Save our state's cemeteries

Published 3:29 am Wednesday, October 13, 2004

By By LYDIA GRIMES Feature Reporter
I want to get into some more information on the Watson family, but first I wanted to pass along some information about an upcoming event.
The Alabama Cemetery Preservation Alliance (ACPA), Alabama Historical Commission (AHC) and the Montgomery Genealogical Society (MGS) are co-sponsoring the third statewide cemetery workshop.
This is in response to the continuing need for the public to join with genealogical, historical and preservation groups to help preserve this very important part of community heritage.

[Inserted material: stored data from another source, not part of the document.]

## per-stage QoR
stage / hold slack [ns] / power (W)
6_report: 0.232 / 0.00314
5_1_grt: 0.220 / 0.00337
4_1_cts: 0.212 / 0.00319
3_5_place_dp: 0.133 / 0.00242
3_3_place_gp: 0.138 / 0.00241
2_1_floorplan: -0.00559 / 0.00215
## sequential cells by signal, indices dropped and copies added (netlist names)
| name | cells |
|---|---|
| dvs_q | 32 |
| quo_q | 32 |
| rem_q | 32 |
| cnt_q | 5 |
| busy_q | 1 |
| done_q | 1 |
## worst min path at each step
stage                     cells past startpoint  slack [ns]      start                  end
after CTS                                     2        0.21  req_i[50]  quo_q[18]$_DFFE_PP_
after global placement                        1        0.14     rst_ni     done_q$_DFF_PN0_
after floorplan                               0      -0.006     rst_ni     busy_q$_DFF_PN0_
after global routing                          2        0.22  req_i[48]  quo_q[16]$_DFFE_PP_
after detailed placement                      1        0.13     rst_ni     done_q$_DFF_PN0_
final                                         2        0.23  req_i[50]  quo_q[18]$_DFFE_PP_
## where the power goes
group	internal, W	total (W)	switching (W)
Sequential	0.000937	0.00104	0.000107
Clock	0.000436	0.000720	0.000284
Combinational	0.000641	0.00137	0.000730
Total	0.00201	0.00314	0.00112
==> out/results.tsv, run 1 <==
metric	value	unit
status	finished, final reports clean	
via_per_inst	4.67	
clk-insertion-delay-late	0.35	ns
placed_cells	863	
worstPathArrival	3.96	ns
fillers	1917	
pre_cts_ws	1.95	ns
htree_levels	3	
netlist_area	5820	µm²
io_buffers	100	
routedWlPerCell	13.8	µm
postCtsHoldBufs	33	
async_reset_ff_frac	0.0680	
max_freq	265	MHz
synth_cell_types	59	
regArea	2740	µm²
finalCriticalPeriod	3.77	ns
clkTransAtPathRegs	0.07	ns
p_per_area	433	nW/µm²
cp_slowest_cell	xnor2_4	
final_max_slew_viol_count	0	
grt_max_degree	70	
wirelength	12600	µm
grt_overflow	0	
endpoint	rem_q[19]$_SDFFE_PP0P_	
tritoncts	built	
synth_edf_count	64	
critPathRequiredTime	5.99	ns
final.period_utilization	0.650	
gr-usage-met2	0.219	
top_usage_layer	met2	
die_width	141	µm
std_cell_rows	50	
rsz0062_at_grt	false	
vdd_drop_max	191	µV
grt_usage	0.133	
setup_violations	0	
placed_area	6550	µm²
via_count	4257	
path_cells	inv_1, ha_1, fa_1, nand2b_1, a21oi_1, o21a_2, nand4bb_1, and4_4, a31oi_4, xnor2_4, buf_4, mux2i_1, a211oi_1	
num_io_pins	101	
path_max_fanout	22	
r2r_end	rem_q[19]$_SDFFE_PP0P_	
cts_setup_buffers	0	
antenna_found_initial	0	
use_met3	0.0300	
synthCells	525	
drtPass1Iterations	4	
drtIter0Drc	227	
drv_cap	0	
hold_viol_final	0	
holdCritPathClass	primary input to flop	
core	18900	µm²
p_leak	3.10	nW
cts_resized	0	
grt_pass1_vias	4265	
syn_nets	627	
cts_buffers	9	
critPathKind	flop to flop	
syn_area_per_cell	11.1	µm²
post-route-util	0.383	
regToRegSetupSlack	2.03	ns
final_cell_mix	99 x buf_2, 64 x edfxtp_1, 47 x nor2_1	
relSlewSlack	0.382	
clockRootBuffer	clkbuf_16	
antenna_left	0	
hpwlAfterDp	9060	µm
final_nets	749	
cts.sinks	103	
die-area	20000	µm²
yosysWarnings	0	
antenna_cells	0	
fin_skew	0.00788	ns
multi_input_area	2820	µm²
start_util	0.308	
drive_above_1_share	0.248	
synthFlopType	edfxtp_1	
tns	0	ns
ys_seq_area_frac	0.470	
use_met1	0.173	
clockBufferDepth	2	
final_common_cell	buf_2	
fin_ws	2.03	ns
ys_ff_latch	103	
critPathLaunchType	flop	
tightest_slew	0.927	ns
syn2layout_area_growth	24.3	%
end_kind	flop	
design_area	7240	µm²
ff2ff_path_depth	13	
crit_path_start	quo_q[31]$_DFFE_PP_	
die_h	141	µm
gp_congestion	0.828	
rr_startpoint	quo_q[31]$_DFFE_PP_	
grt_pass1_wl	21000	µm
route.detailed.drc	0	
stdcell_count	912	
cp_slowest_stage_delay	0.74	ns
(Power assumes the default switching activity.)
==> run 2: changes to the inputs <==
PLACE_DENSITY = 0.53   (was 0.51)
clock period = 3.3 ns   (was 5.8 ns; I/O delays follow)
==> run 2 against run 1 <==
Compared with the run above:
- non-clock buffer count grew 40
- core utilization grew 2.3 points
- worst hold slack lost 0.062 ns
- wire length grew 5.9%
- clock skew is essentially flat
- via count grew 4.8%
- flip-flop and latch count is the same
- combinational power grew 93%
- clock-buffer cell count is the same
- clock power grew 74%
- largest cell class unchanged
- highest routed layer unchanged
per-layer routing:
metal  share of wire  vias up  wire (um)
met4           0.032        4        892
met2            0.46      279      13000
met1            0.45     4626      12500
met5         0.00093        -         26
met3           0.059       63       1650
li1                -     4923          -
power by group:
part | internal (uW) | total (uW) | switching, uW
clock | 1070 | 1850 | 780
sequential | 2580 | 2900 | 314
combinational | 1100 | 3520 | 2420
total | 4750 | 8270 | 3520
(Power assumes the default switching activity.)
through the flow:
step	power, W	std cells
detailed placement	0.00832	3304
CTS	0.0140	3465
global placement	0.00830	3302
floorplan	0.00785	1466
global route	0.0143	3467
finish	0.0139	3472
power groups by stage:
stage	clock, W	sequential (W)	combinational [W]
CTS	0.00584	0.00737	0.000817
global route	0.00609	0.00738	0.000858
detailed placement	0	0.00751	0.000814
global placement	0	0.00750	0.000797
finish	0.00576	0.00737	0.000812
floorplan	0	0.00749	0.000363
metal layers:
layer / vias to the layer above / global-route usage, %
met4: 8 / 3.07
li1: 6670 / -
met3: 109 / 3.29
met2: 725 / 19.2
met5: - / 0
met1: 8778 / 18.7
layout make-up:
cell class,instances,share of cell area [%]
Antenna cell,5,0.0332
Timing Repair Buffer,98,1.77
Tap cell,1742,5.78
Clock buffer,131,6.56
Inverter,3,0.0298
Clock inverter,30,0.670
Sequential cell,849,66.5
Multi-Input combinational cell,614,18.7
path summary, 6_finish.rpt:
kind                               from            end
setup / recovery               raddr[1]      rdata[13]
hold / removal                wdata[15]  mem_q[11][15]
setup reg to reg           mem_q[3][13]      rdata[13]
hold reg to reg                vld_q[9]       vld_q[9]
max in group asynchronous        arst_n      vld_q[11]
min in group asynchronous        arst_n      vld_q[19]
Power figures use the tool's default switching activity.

Throughout the state, most counties and cities lack ordinances and laws to protect the sacred burial grounds of their ancestors and those of this generation who are being buried today.

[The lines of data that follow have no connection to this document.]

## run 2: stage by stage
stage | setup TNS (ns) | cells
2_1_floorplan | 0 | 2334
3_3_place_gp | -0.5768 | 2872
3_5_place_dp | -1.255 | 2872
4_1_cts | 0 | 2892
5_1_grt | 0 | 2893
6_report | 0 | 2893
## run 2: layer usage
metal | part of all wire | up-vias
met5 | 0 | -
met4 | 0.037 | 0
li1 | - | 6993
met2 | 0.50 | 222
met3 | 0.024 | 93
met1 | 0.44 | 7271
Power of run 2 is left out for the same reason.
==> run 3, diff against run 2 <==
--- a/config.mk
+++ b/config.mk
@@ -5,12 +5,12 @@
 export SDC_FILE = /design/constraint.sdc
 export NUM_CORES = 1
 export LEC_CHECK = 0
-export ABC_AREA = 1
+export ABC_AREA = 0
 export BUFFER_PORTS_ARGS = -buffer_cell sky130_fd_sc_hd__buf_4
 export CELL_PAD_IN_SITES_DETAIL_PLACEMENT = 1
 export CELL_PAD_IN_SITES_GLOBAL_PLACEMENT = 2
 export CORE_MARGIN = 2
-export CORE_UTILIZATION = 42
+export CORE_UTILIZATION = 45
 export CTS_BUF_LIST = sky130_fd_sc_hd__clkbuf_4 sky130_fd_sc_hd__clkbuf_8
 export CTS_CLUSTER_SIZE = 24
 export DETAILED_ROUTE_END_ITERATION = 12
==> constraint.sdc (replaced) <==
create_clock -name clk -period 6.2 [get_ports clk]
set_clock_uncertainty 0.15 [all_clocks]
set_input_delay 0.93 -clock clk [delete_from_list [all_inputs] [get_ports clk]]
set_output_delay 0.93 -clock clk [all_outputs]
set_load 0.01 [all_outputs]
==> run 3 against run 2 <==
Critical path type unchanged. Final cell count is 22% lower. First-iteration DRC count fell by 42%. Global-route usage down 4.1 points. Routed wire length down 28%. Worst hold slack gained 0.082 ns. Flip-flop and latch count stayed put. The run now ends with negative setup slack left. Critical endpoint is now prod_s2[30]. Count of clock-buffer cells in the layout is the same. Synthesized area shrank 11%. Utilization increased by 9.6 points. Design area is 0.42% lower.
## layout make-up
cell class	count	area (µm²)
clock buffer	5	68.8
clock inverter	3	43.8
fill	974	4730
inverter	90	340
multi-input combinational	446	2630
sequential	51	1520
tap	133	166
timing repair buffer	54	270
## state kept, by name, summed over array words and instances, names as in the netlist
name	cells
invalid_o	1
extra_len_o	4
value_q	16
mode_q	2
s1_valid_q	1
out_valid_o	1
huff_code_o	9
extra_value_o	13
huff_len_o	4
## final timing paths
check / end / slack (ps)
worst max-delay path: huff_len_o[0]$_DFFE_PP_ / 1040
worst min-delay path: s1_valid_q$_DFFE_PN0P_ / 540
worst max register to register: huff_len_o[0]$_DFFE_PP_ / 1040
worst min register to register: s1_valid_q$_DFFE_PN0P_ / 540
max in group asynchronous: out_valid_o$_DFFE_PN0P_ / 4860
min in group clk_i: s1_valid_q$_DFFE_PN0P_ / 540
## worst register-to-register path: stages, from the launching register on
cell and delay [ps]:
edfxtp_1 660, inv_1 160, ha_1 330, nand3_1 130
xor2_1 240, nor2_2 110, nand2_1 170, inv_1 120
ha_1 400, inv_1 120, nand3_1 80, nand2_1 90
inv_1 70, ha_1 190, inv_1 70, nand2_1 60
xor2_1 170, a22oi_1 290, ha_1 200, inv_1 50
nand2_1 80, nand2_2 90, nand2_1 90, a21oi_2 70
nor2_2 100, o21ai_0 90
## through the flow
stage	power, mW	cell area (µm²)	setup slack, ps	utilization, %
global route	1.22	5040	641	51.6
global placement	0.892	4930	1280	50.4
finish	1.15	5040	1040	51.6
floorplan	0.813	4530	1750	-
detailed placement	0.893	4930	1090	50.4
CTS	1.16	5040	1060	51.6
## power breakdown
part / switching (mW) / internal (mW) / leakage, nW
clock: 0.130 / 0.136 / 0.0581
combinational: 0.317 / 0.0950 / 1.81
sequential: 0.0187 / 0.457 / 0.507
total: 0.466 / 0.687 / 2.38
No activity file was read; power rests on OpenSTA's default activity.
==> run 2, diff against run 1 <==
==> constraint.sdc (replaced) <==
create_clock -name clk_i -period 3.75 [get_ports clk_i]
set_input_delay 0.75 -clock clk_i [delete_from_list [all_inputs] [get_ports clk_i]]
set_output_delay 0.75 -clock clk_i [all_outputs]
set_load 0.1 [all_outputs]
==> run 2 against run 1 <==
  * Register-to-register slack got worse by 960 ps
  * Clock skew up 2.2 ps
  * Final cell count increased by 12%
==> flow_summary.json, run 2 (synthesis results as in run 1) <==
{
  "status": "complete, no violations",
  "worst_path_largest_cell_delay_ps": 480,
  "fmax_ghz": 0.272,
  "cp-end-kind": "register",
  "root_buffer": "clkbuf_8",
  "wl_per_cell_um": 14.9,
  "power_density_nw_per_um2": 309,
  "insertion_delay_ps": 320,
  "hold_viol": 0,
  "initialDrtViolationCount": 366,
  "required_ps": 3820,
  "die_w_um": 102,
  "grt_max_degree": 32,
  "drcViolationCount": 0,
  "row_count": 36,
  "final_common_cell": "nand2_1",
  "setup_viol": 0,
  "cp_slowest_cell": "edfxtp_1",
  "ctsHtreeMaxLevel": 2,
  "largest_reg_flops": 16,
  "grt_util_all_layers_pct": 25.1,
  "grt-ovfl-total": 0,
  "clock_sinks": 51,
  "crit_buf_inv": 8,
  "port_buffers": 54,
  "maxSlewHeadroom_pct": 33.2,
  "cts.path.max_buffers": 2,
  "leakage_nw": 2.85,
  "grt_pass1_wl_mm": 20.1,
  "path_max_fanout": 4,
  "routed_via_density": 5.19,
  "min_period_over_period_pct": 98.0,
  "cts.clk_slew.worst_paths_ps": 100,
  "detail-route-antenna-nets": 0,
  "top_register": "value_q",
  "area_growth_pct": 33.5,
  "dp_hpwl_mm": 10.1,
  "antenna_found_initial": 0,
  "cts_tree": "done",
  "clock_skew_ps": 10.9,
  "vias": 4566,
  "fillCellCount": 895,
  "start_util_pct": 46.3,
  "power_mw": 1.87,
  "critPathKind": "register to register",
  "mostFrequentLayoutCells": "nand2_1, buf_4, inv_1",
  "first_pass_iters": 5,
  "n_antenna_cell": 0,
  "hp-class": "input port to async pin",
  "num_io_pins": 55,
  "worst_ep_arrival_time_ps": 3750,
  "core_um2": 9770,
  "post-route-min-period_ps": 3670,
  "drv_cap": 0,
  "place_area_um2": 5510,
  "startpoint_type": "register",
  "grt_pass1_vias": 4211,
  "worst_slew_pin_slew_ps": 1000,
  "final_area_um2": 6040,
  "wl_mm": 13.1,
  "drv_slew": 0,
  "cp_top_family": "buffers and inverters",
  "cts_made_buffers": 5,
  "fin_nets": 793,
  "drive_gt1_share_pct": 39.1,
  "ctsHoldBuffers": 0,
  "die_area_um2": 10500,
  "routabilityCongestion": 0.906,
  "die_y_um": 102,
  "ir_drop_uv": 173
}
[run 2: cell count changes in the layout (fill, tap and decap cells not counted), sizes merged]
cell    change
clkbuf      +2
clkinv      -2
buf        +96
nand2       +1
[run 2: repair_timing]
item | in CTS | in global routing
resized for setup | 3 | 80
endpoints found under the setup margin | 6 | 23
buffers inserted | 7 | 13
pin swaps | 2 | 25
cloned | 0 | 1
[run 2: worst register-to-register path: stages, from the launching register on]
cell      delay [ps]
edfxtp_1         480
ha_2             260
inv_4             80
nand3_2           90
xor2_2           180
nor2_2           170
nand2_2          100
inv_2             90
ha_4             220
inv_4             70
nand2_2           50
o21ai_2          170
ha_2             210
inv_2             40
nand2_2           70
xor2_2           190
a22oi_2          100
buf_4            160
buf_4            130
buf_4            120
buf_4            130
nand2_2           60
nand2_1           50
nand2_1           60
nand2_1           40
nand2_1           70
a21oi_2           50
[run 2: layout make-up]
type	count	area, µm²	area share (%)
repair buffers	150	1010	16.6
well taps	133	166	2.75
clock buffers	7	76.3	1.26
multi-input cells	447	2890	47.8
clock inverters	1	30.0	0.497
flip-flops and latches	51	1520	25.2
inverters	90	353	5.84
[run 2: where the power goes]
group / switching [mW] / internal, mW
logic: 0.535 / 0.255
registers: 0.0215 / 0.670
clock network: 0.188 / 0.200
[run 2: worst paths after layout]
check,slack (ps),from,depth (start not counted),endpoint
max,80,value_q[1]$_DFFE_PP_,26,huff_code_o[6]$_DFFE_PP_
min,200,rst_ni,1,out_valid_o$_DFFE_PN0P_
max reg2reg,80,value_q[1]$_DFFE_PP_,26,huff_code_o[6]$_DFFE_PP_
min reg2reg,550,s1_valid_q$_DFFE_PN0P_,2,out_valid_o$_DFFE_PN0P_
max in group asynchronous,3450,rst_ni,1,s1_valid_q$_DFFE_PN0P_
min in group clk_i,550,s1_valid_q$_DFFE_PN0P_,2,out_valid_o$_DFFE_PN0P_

This meeting, titled "Saving the Past for the Future," will be held Saturday, Nov. 6, from 9 a.m. until 3:30 p.m. at the Alabama State Capitol Building Auditorium in Montgomery. There will be speakers on hand to discuss the importance of maintaining and mapping the burial sites around the state. New methods of preserving and restoring will be presented and members of the ACPA, AHC, MGS and the Black Heritage Council will be there to give an overview of their organizations.
If you are interested in preserving the resting places of your ancestors, you might want to attend the workshop. The registration fee is $25 with lunch and $20 without lunch, per person.
To register, send name, address, phone number, email address and check payable to the ACPA. For more information contact Lorena Joyce Nicoll, Alabama Cemetery Preservation Alliance (ACPA), 3806 Pelzer Avenue, Montgomery, Ala. 36109-2816 or email alabama79@att.net.
I would urge anyone who could to please attend this meeting. I believe it is so important to take care of cemeteries and preserve them for the future. I can tell you from past experience, those that have been maintained have been very helpful in genealogy, not to mention history.
Now to the Watson family.
I have some information about the Watson family of Monroe, Conecuh and Escambia Counties in Alabama. It is a bit sketchy, but very interesting.
Thomas Watson (18 Oct. 1764-9 June 1834) and Susanne Zackery (26 May 1770-9 March 1815) were the ancestors of this family.
They were early settlers of Monroe County. One of their children was Josiah Randall Watson (14 March 1809) and Mary Pritchett. They produced a large family of 10 children. Some of them were a daughter who married Pinckney Straughn, the son of Fielding Straughn, another early settler; Mary Susan Watson who married Thomas McDonald; Thomas Grant Watson and William Carroll Randall Watson.
William "Bill" Carroll Randall Watson (18 Jan. 1840-25 April 1918) married first Susan Page (19 Dec. 1837-30 Sept. 1904), the daughter of Allen Page and Sarah Ann Wright.
They were the parents of several children but only two survived, Opheila Lillian Watson (22 Dec. 1861-2 March 1880) and Sarah Anne Watson (9 April 1866-26 Feb. 1924).
Both of these girls married Phillip H.M. Baggett. After the death of Lillian (Lilla), whom he married in 1878, he married her sister, Sarah Anne, in 1880. They were the parents of two children, Henry Grady Baggett (29 June 1890) and Enoch Elijah Baggett (7 July 1897).
Bill Carroll, along with his son-in-law, Phillip H.M. Baggett, were responsible for the planting of large crops of strawberries for sale to the market. The Watson and Baggett families were the first to grow and produce strawberries commercially, and for many years shipped them up north by the boxcar loads.
Now I know that there were other Watson families in the area. If you know of them and wish to share your information, let me know and I will add them to my list.
While I am asking you to share your Watson information, let me also encourage you to share any of your family information with me. I will be glad to put it in this column so that others can see it and maybe added to it. Believe me, it works.